There are plenty of errands to run before sending your student back to school. But there’s one thing you have to do or else your student won’t be able to attend the first day – get the proper immunizations for your child.
“Basically the underlying purpose is to keep us all healthy,” said Kern Public Health nurse Ann Walker. “These diseases are preventable by vaccinating.
Ann Walker was one of the nurses on Hand Friday afternoon at the Kern Public Health Dept. where they offered people on of their final chances to get appropriate vaccinations before schools begins (for most) on Monday, August 20th.
Unless you get a waiver for medical or religious/personal belief reason, you have to get all the state-mandated vaccines. (Click here for a link to California requirements by grade level).
One parent found that out the hard way.
“I received a phone call from [my son’s] school very last minute, first thing this morning saying he wouldn't be allowed in school unless he got a specific shot,” said Lynnette Gibson.
Others knew the shots they needed and just wanted to get this chore out of the way.
“Definitely want to get this done,” said Giovanni Cardenas, whose daughter, Crystal, is going into 1st grade this fall. “That’s all she needs, then she’ll get to school on Monday.”
In California, the focus is on immunizing students at an early age, usually before they enter kindergarten.
“For kids going into kindergarten they need to get their whooping cough shot. “They need to make sure they're up to date on Hepatitis B; their Measles, Mumps, and Rubella vaccine; their chicken pox vaccine,” said Walker.

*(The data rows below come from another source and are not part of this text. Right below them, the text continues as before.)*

$ cat src/rtl/ct_l2cif_dbg_pkg.sv
// Shared encodings for the L2 debug direct-read path: FSM states, select types,
// index field positions and latency counter width.
package ct_l2cif_dbg_pkg;

  localparam int CNT_W     = 4;
  localparam int CHUNK_LSB = 4;
  localparam int SET_LSB   = 6;

  localparam logic [1:0] ST_IDLE = 2'd0;
  localparam logic [1:0] ST_ARB  = 2'd1;
  localparam logic [1:0] ST_WAIT = 2'd2;
  localparam logic [1:0] ST_RESP = 2'd3;

  typedef enum logic [1:0] {
    SEL_TAG      = 2'd0,
    SEL_TAG_ECC  = 2'd1,
    SEL_DATA     = 2'd2,
    SEL_DATA_ECC = 2'd3
  } sel_type_e;

  function automatic logic sel_is_tag(sel_type_e t);
    return (t == SEL_TAG) || (t == SEL_TAG_ECC);
  endfunction

endpackage

$ cat src/rtl/ct_l2cif_dbg_read_if.sv
// PIU request/response, arbiter handshake and tag/data array port bundle for the
// L2 debug read block. slave = the read block, master = its environment.
interface ct_l2cif_dbg_read_if #(
  parameter int SET_W = 13,
  parameter int TAG_W = 28
);
  logic                 piu_l2cif_read_req;
  logic                 piu_l2cif_read_tag;
  logic                 piu_l2cif_read_tag_ecc;
  logic                 piu_l2cif_read_data;
  logic                 piu_l2cif_read_data_ecc;
  logic [20:0]          piu_l2cif_read_index;
  logic [3:0]           piu_l2cif_read_way;
  logic                 l2cif_dbg_arb_req;
  logic                 arb_l2cif_dbg_gnt;
  logic                 l2cif_dbg_tag_cen;
  logic                 l2cif_dbg_data_cen;
  logic [SET_W-1:0]     l2cif_dbg_set;
  logic [3:0]           l2cif_dbg_way;
  logic [1:0]           l2cif_dbg_chunk;
  logic [TAG_W+1:0]     tag_dbg_dout;
  logic [7:0]           tag_dbg_ecc_dout;
  logic [127:0]         data_dbg_dout;
  logic [31:0]          data_dbg_ecc_dout;
  logic                 l2cif_piu_read_data_vld;
  logic [127:0]         l2cif_piux_read_data;

  modport slave (
    input  piu_l2cif_read_req, piu_l2cif_read_tag, piu_l2cif_read_tag_ecc,
           piu_l2cif_read_data, piu_l2cif_read_data_ecc, piu_l2cif_read_index,
           piu_l2cif_read_way, arb_l2cif_dbg_gnt, tag_dbg_dout, tag_dbg_ecc_dout,
           data_dbg_dout, data_dbg_ecc_dout,
    output l2cif_dbg_arb_req, l2cif_dbg_tag_cen, l2cif_dbg_data_cen, l2cif_dbg_set,
           l2cif_dbg_way, l2cif_dbg_chunk, l2cif_piu_read_data_vld, l2cif_piux_read_data
  );

  modport master (
    output piu_l2cif_read_req, piu_l2cif_read_tag, piu_l2cif_read_tag_ecc,
           piu_l2cif_read_data, piu_l2cif_read_data_ecc, piu_l2cif_read_index,
           piu_l2cif_read_way, arb_l2cif_dbg_gnt, tag_dbg_dout, tag_dbg_ecc_dout,
           data_dbg_dout, data_dbg_ecc_dout,
    input  l2cif_dbg_arb_req, l2cif_dbg_tag_cen, l2cif_dbg_data_cen, l2cif_dbg_set,
           l2cif_dbg_way, l2cif_dbg_chunk, l2cif_piu_read_data_vld, l2cif_piux_read_data
  );
endinterface

$ cat src/rtl/ct_l2cif_dbg_read_lat_cnt.sv
// Loadable down-counter timing the array read latency; o_last marks the dout sample cycle.
module ct_l2cif_dbg_read_lat_cnt
  import ct_l2cif_dbg_pkg::*;
(
  input  logic             i_clk,
  input  logic             i_rst_n,
  input  logic             i_load,
  input  logic [CNT_W-1:0] i_load_val,
  input  logic             i_dec,
  output logic             o_last
);
  logic [CNT_W-1:0] r_cnt;

  always_ff @(posedge i_clk or negedge i_rst_n) begin
    if (!i_rst_n)                  r_cnt <= '0;
    else if (i_load)               r_cnt <= i_load_val;
    else if (i_dec && r_cnt != '0) r_cnt <= r_cnt - 1'b1;
  end

  assign o_last = (r_cnt == CNT_W'(1));
endmodule

$ cat src/rtl/ct_l2cif_dbg_read.sv
// L2 debug direct-read engine: arbitrate for the tag/data array, wait the array latency,
// format and return a 128-bit result. ECC-array reads need CT_L2CIF_DBG_ECC_EN.
module ct_l2cif_dbg_read
  import ct_l2cif_dbg_pkg::*;
#(
  parameter int SET_W    = 13,
  parameter int TAG_W    = 28,
  parameter int TAG_LAT  = 2,
  parameter int DATA_LAT = 4
) (
  input  logic                forever_cpuclk,
  input  logic                cpurst_b,
  ct_l2cif_dbg_read_if.slave  bus
);
  logic [1:0]       r_state;
  sel_type_e        r_type;
  logic [SET_W-1:0] r_set;
  logic [3:0]       r_way;
  logic [1:0]       r_chunk;
  logic [127:0]     r_data;

  logic [3:0]       w_sel;
  logic             w_supported;
  logic             w_gnt;
  logic             w_last;
  logic [CNT_W-1:0] w_lat;
  sel_type_e        w_type;
  logic [127:0]     w_fmt;

  assign w_sel = {bus.piu_l2cif_read_tag, bus.piu_l2cif_read_tag_ecc,
                  bus.piu_l2cif_read_data, bus.piu_l2cif_read_data_ecc};

  always_comb begin
    case (w_sel)
      4'b1000: w_type = SEL_TAG;
      4'b0100: w_type = SEL_TAG_ECC;
      4'b0010: w_type = SEL_DATA;
      default: w_type = SEL_DATA_ECC;
    endcase
  end

`ifdef CT_L2CIF_DBG_ECC_EN
  assign w_supported = $onehot(w_sel);
`else
  // ECC selects have no array path in this build and take the error return
  assign w_supported = $onehot(w_sel) & ~(w_sel[2] | w_sel[0]);
`endif

  always_comb begin
    w_fmt = '0;
    case (r_type)
      SEL_TAG:      w_fmt = 128'(bus.tag_dbg_dout);
      SEL_DATA:     w_fmt = bus.data_dbg_dout;
`ifdef CT_L2CIF_DBG_ECC_EN
      SEL_TAG_ECC:  w_fmt = 128'(bus.tag_dbg_ecc_dout);
      SEL_DATA_ECC: w_fmt = 128'(bus.data_dbg_ecc_dout);
`endif
      default:      w_fmt = '0;
    endcase
  end

  assign w_gnt = (r_state == ST_ARB) && bus.arb_l2cif_dbg_gnt;
  assign w_lat = sel_is_tag(r_type) ? CNT_W'(TAG_LAT) : CNT_W'(DATA_LAT);

  ct_l2cif_dbg_read_lat_cnt u_lat_cnt (
    .i_clk      (forever_cpuclk),
    .i_rst_n    (cpurst_b),
    .i_load     (w_gnt),
    .i_load_val (w_lat),
    .i_dec      (r_state == ST_WAIT),
    .o_last     (w_last)
  );

  always_ff @(posedge forever_cpuclk or negedge cpurst_b) begin
    if (!cpurst_b) begin
      r_state <= ST_IDLE;
      r_type  <= SEL_TAG;
      r_set   <= '0;
      r_way   <= '0;
      r_chunk <= '0;
      r_data  <= '0;
    end else begin
      case (r_state)
        ST_IDLE: if (bus.piu_l2cif_read_req) begin
          r_set   <= bus.piu_l2cif_read_index[SET_LSB +: SET_W];
          r_way   <= bus.piu_l2cif_read_way;
          r_chunk <= bus.piu_l2cif_read_index[CHUNK_LSB +: 2];
          r_type  <= w_type;
          if (w_supported) r_state <= ST_ARB;
          else begin
            r_data  <= '0;
            r_state <= ST_RESP;
          end
        end
        ST_ARB:  if (w_gnt) r_state <= ST_WAIT;
        ST_WAIT: if (w_last) begin
          r_data  <= w_fmt;
          r_state <= ST_RESP;
        end
        default: r_state <= ST_IDLE;
      endcase
    end
  end

  assign bus.l2cif_dbg_arb_req       = (r_state == ST_ARB);
  assign bus.l2cif_dbg_tag_cen       = w_gnt &  sel_is_tag(r_type);
  assign bus.l2cif_dbg_data_cen      = w_gnt & ~sel_is_tag(r_type);
  assign bus.l2cif_dbg_set           = r_set;
  assign bus.l2cif_dbg_way           = r_way;
  assign bus.l2cif_dbg_chunk         = r_chunk;
  assign bus.l2cif_piu_read_data_vld = (r_state == ST_RESP);
  assign bus.l2cif_piux_read_data    = r_data;
endmodule

$ cat src/flat_wrapper.sv
// flat-port wrapper written by rule: the top's interface ports become plain ports
module ct_l2cif_dbg_read_flat import ct_l2cif_dbg_pkg::*;
#(
  parameter int SET_W    = 13,
  parameter int TAG_W    = 28,
  parameter int TAG_LAT  = 2,
  parameter int DATA_LAT = 4
)
  (forever_cpuclk, cpurst_b, bus_piu_l2cif_read_req, bus_piu_l2cif_read_tag, bus_piu_l2cif_read_tag_ecc, bus_piu_l2cif_read_data, bus_piu_l2cif_read_data_ecc, bus_piu_l2cif_read_index, bus_piu_l2cif_read_way, bus_arb_l2cif_dbg_gnt, bus_tag_dbg_dout, bus_tag_dbg_ecc_dout, bus_data_dbg_dout, bus_data_dbg_ecc_dout, bus_l2cif_dbg_arb_req, bus_l2cif_dbg_tag_cen, bus_l2cif_dbg_data_cen, bus_l2cif_dbg_set, bus_l2cif_dbg_way, bus_l2cif_dbg_chunk, bus_l2cif_piu_read_data_vld, bus_l2cif_piux_read_data);
  ct_l2cif_dbg_read_if #(.SET_W(SET_W), .TAG_W(TAG_W)) bus_i ();
  input  logic forever_cpuclk;
  input  logic cpurst_b;
  input wire logic [$bits(bus_i.piu_l2cif_read_req)-1:0] bus_piu_l2cif_read_req;
  input wire logic [$bits(bus_i.piu_l2cif_read_tag)-1:0] bus_piu_l2cif_read_tag;
  input wire logic [$bits(bus_i.piu_l2cif_read_tag_ecc)-1:0] bus_piu_l2cif_read_tag_ecc;
  input wire logic [$bits(bus_i.piu_l2cif_read_data)-1:0] bus_piu_l2cif_read_data;
  input wire logic [$bits(bus_i.piu_l2cif_read_data_ecc)-1:0] bus_piu_l2cif_read_data_ecc;
  input wire logic [$bits(bus_i.piu_l2cif_read_index)-1:0] bus_piu_l2cif_read_index;
  input wire logic [$bits(bus_i.piu_l2cif_read_way)-1:0] bus_piu_l2cif_read_way;
  input wire logic [$bits(bus_i.arb_l2cif_dbg_gnt)-1:0] bus_arb_l2cif_dbg_gnt;
  input wire logic [$bits(bus_i.tag_dbg_dout)-1:0] bus_tag_dbg_dout;
  input wire logic [$bits(bus_i.tag_dbg_ecc_dout)-1:0] bus_tag_dbg_ecc_dout;
  input wire logic [$bits(bus_i.data_dbg_dout)-1:0] bus_data_dbg_dout;
  input wire logic [$bits(bus_i.data_dbg_ecc_dout)-1:0] bus_data_dbg_ecc_dout;
  output wire logic [$bits(bus_i.l2cif_dbg_arb_req)-1:0] bus_l2cif_dbg_arb_req;
  output wire logic [$bits(bus_i.l2cif_dbg_tag_cen)-1:0] bus_l2cif_dbg_tag_cen;
  output wire logic [$bits(bus_i.l2cif_dbg_data_cen)-1:0] bus_l2cif_dbg_data_cen;
  output wire logic [$bits(bus_i.l2cif_dbg_set)-1:0] bus_l2cif_dbg_set;
  output wire logic [$bits(bus_i.l2cif_dbg_way)-1:0] bus_l2cif_dbg_way;
  output wire logic [$bits(bus_i.l2cif_dbg_chunk)-1:0] bus_l2cif_dbg_chunk;
  output wire logic [$bits(bus_i.l2cif_piu_read_data_vld)-1:0] bus_l2cif_piu_read_data_vld;
  output wire logic [$bits(bus_i.l2cif_piux_read_data)-1:0] bus_l2cif_piux_read_data;
  assign bus_i.piu_l2cif_read_req = bus_piu_l2cif_read_req;
  assign bus_i.piu_l2cif_read_tag = bus_piu_l2cif_read_tag;
  assign bus_i.piu_l2cif_read_tag_ecc = bus_piu_l2cif_read_tag_ecc;
  assign bus_i.piu_l2cif_read_data = bus_piu_l2cif_read_data;
  assign bus_i.piu_l2cif_read_data_ecc = bus_piu_l2cif_read_data_ecc;
  assign bus_i.piu_l2cif_read_index = bus_piu_l2cif_read_index;
  assign bus_i.piu_l2cif_read_way = bus_piu_l2cif_read_way;
  assign bus_i.arb_l2cif_dbg_gnt = bus_arb_l2cif_dbg_gnt;
  assign bus_i.tag_dbg_dout = bus_tag_dbg_dout;
  assign bus_i.tag_dbg_ecc_dout = bus_tag_dbg_ecc_dout;
  assign bus_i.data_dbg_dout = bus_data_dbg_dout;
  assign bus_i.data_dbg_ecc_dout = bus_data_dbg_ecc_dout;
  assign bus_l2cif_dbg_arb_req = bus_i.l2cif_dbg_arb_req;
  assign bus_l2cif_dbg_tag_cen = bus_i.l2cif_dbg_tag_cen;
  assign bus_l2cif_dbg_data_cen = bus_i.l2cif_dbg_data_cen;
  assign bus_l2cif_dbg_set = bus_i.l2cif_dbg_set;
  assign bus_l2cif_dbg_way = bus_i.l2cif_dbg_way;
  assign bus_l2cif_dbg_chunk = bus_i.l2cif_dbg_chunk;
  assign bus_l2cif_piu_read_data_vld = bus_i.l2cif_piu_read_data_vld;
  assign bus_l2cif_piux_read_data = bus_i.l2cif_piux_read_data;
  ct_l2cif_dbg_read #(.SET_W(SET_W), .TAG_W(TAG_W), .TAG_LAT(TAG_LAT), .DATA_LAT(DATA_LAT)) u_core (.forever_cpuclk(forever_cpuclk), .cpurst_b(cpurst_b), .bus(bus_i));
endmodule
$ cat config.mk
export PLATFORM = sky130hd
export DESIGN_NAME = ct_l2cif_dbg_read_flat
export DESIGN_NICKNAME = d
export VERILOG_FILES = /design/src/rtl/ct_l2cif_dbg_pkg.sv /design/src/rtl/ct_l2cif_dbg_read_if.sv /design/src/rtl/ct_l2cif_dbg_read_lat_cnt.sv /design/src/rtl/ct_l2cif_dbg_read.sv /design/src/flat_wrapper.sv
export SDC_FILE = /design/constraint.sdc
export NUM_CORES = 1
export LEC_CHECK = 0
export CORE_AREA = 2 2 146 148
export CTS_CLUSTER_SIZE = 25
export DETAILED_ROUTE_END_ITERATION = 8
export DIE_AREA = 0 0 148 150
export PLACE_DENSITY = 0.73
export RECOVER_POWER = 25
export SYNTH_ARGS = -nofsm -noshare
export SYNTH_HDL_FRONTEND = slang
export SYNTH_HIERARCHICAL = 1
export SYNTH_SLANG_ARGS = --single-unit
export TNS_END_PERCENT = 5
$ cat constraint.sdc
create_clock -name forever_cpuclk -period 2.6 [get_ports forever_cpuclk]
set_input_delay 0.52 -clock forever_cpuclk [delete_from_list [all_inputs] [get_ports forever_cpuclk]]
set_output_delay 0.52 -clock forever_cpuclk [all_outputs]
set_load 0.1 [all_outputs]
Word-level counts from Yosys, hierarchy flattened

Cells that the tools add are included.

Flip-flop bits (word level): 155
Latch bits: 0
RAM bits: 0
Memory bits (read-only): 0
Input bits: 231
Output and inout bits: 151
Logic and storage cells: 56
Memories: 0

$add $sub $neg: 4
Multipliers: 0
Divide/modulo/power cells: 0
Magnitude comparators: 0
Equal/unequal tests: 14
Shifts and indexed selects: 0
Muxes and demuxes: 14
Bitwise logic cells: 6
Reduce and logical (&&, ||, !) cells: 11

Operators by type and width:

| kind                                                                | count |
|---|---|
| 128-bit case mux with 2 select lines                                | 2 |
| 128-bit two-way mux                                                 | 3 |
| 2-bit case mux with 3 select lines                                  | 2 |
| 2-bit two-way mux                                                   | 4 |
| 4-bit two-way mux                                                   | 2 |
| 2-bit == test (second input constant)                               | 3 |
| 1-bit by 1-bit adder with 2-bit output                              | 2 |
| 2-bit by 1-bit == test with 1-bit output (second input constant)    | 2 |
| 4-bit by 1-bit == test with 1-bit output (second input constant)    | 1 |
| 4-bit by 2-bit == test with 1-bit output (second input constant)    | 1 |
| 4-bit by 3-bit == test with 1-bit output (second input constant)    | 1 |
| 4-bit == test (second input constant)                               | 1 |
| 2-bit zero test                                                     | 2 |
| 2-bit by 1-bit != test with 1-bit output (second input constant)    | 2 |
| 2-bit != test (second input constant)                               | 2 |
| 4-bit AND reduction                                                 | 1 |
| 2-bit nonzero test                                                  | 2 |
| 4-bit nonzero test                                                  | 1 |
| 4-bit by 1-bit subtractor with 4-bit output (second input constant) | 1 |
| 3-bit adder                                                         | 1 |
| 1-bit bitwise AND                                                   | 3 |
| 3-bit by 1-bit == test with 1-bit output (second input constant)    | 1 |
| 3-bit two-way mux                                                   | 1 |
| 3-bit AND reduction                                                 | 1 |
| other kinds (5)                                                     | 7 |

Logic depth before layout (Yosys ltp)

Word-level depth: 7
Depth in mapped cells: 10
Mapped depth without buffers: 9

Cells and area by module

The synthesis kept the hierarchy.

Modules (own cells, without submodules):

| module                    | times used | cells each | area an instance (um2) | seq. area each (um2) |
|---|---|---|---|---|
| ct_l2cif_dbg_read         | 1          | 635        | 6,984.2                | 3,778.6 |
| ct_l2cif_dbg_read_lat_cnt | 1          | 29         | 282.8                  | 100.1 |

Least setup slack after synthesis

No wires, ideal clock.

Path kind: reg-to-output
From: register u_core.r_state[1]
To: output port bus_l2cif_dbg_tag_cen
Arrival time: 2,302 ps
Data required time: 2,080 ps
Setup slack: -222 ps
Stages on the path, launching flop included: 5
Path buffers: 0
Path through: dfrtp_1 > inv_1 > ha_1 > and2_1 > and2_1

Longest elaborated chain between the ends: 3

Ends and longest elaborated chain:

| element                                  | line                     | source |
|---|---|---|
| start: declaration                       | ct_l2cif_dbg_read.sv:15  | `logic [1:0] r_state;` |
| start signal: assignment                 | ct_l2cif_dbg_read.sv:76  | `r_state <= ST_IDLE;` |
| start signal: assignment                 | ct_l2cif_dbg_read.sv:89  | `if (w_supported) r_state <= ST_ARB;` |
| start signal: assignment                 | ct_l2cif_dbg_read.sv:92  | `r_state <= ST_RESP;` |
| 2-bit by 1-bit == test with 1-bit output | n/a                      |  |
| via bus_l2cif_dbg_arb_req                | flat_wrapper.sv:25       | `output wire logic [$bits(bus_i.l2cif_dbg_arb_req)-1:0] bus_l2cif_dbg_arb_req;` |
| 1-bit logical AND                        | ct_l2cif_dbg_read.sv:62  | `assign w_gnt = (r_state == ST_ARB) && bus.arb_l2cif_dbg_gnt;` |
| via u_core.w_gnt                         | ct_l2cif_dbg_read.sv:24  | `logic w_gnt;` |
| 1-bit bitwise AND                        | ct_l2cif_dbg_read.sv:106 | `assign bus.l2cif_dbg_tag_cen = w_gnt & sel_is_tag(r_type);` |
| end: declaration                         | flat_wrapper.sv:26       | `output wire logic [$bits(bus_i.l2cif_dbg_tag_cen)-1:0] bus_l2cif_dbg_tag_cen;` |

The timed path passes the listed nets, and every way through them passes these cells.

Worst setup path in the final report

From: input port bus_piu_l2cif_read_data_ecc
To: register u_core.r_data[23], in the netlist u_core/bus.l2cif_piux_read_data[23]

Longest elaborated chain between the ends: 6
Elaborated cells on any way between the ends: 8
Classes of those cells: add/sub: 2; eq/ne: 2; bitwise: 3; reduce/logical: 1

Ends and longest elaborated chain:

| element                                                      | line                    | source |
|---|---|---|
| start: declaration                                           | flat_wrapper.sv:17      | `input wire logic [$bits(bus_i.piu_l2cif_read_data_ecc)-1:0] bus_piu_l2cif_read_data_ecc;` |
| 1-bit by 1-bit adder with 2-bit output (not written as such) | ct_l2cif_dbg_read.sv:46 | `assign w_supported = $onehot(w_sel) & ~(w_sel[2] \| w_sel[0]);` |
| 3-bit adder (not written as such)                            | ct_l2cif_dbg_read.sv:46 |  |
| 3-bit by 1-bit == test with 1-bit output                     | ct_l2cif_dbg_read.sv:46 |  |
| 1-bit bitwise AND (*)                                        | ct_l2cif_dbg_read.sv:46 |  |
| 2-bit != test (no line) (*)                                  | n/a                     |  |
| 4-bit AND reduction (no line) (*)                            | n/a                     |  |
| end signal: assignment                                       | ct_l2cif_dbg_read.sv:97 | `r_data <= w_fmt;` |
| end: declaration                                             | ct_l2cif_dbg_read.sv:20 | `logic [127:0] r_data;` |

Every way passes the cells marked *; elsewhere a longest branch is shown, timed or not.
A chain may end at the register's enable or synchronous reset.

==> run metrics <==
outcome=complete, but fails checks; failing checks=capacitance limit, slew limit; initial DRC count=151; ANT nets after route=0; Synth area leaders=dfrtp_1 53%, mux2i_1 18%, inv_1 5.7%, nand2_1 5.4%, mux2_2 4.5%; final worst-path cycle share=98.6%; Worst setup SP type=input pin; library cells used by synthesis=36; WP data arrival=2860 ps; fin cells=1301; Final Max Tran Viols=42; Die Height=150 um; DP Cell Count=1263; largest net degree at the start of global routing=62; MaxCap Viol Count=1; Clock Skews=11.0 ps; register area share after synthesis=53.4%; CTS tree=yes; WS Path Type=input pin to flop; Hold Path Class=flop to flop; Area Overhead vs Synth=56.4%; Worst Path Max Fanout=8; DR vias/cell=4.48; R2R setup slack=390 ps; Die X=148 um; Rows=53; cells after synthesis=664; Post-synth EDFFs=0; minimum clock period=2560 ps; Nets=1256; Seq cells post-synth=155; Fmax=390 MHz; RSZ-0062 raised after global routing=false; synthesized area=7270 um2; Critical Path Sink Type=flop; WHS Path Cells=1; total wire length=19900 um; Buffers on Ports=335; Worst-Skew Late Latency=420 ps; Clock transition at path regs=60 ps; Final HPWL DP=14500 um; total CTS buffers=17; wire length per cell=15.3 um; hold buffers post-CTS=0; Vias=5826; Starting Density=35.1%; Final setup viols=0; Root Buffer=clkbuf_16; GPL Wtd Cong=0.765; antenna violations before repair=0; Finished Cell Area=11400 um2; DP Area=10700 um2; GRT overflow=0; # DRC=0; Max H-tree Level=4; n_diodes=0; Mean Syn Cell Area=10.9 um2; CORE AREA=20700 um2; area leader, netlist=dfrtp_1; worst-margin pin slew=1900 ps; share of post-route cells with drive strength above 1=25.3%; synth cell count leaders=155 x dfrtp_1, 129 x mux2i_1, 111 x inv_1, 104 x nand2_1, 36 x nor2_1; Hold Vio Cnt, Final=0; most frequent cell after synthesis=dfrtp_1; vias in the first global route=5879; Min Hold Slack=490 ps; Yosys warning count=6; R2R depth=7; Yosys top cell area share=53.4%; relative slew slack=-26.4%; All-Layer GR Usage=17.5%; die area=22200 um2; I/O pin total=382; Pre-antenna DRT Iters=4; WP data required=2900 ps; dominant synthesized flop cell=dfrtp_1; clock sinks=155; ys async rst share=100%; Longest Clk Path Bufs=2; first-pass GRT wire length=30600 um
[critical path: stages]
cell and delay (ps):
clkbuf_2 100, inv_2 40, fa_1 530, inv_1 40
ha_2 160, ha_1 300, nor2_2 50, a311o_2 400
buf_12 150, bufbuf_16 270, mux2_1 300
[cell families (layout without fill, tap and decap cells)]
group           Yosys count  after routing  synth area share [%]
simple gates            155            155                  8.82
fa+ha+maj                12             12                  2.17
mux                     180            180                  25.7
compound gates           15             15                  1.39
other cells               1              2                0.0516
flops                   155            155                  53.4
buf+inv                 146            507                  8.52
[through the flow]
stage | util [%] | setup TNS, ps | worst slack (ps)
6_report | 54.9 | 0 | 37.7
3_3_place_gp | 51.6 | -72630 | -612
3_5_place_dp | 51.6 | -74180 | -653
2_1_floorplan | - | -1330 | -78.0
4_1_cts | 54.9 | 0 | 2.52
5_1_grt | 54.9 | 0 | 15.6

But there is also an important booster shot to be given before a student enters 7th grade.
“The kids entering 7th grade, there was a law passed last year that they're required to have the ‘Tdap’ whooping cough vaccine [booster] before entering 7th grade. So if they've not had it, they need to get it before entering school this year,” said Walker.
Getting certain vaccinations is no longer free at many health departments. But, Walker said the Kern Public Health clinic on Friday charged a maximum of $40 per family.
For a list of health department locations across Kern County offering vaccinations, click here.
Through the California Vaccines for Children (VFC) program, certain students can qualify for free immunizations.
For a list of clinics that have participated in the VFC program in the past, click here.
Make sure to ask clinics if they are accepting new patients into the program.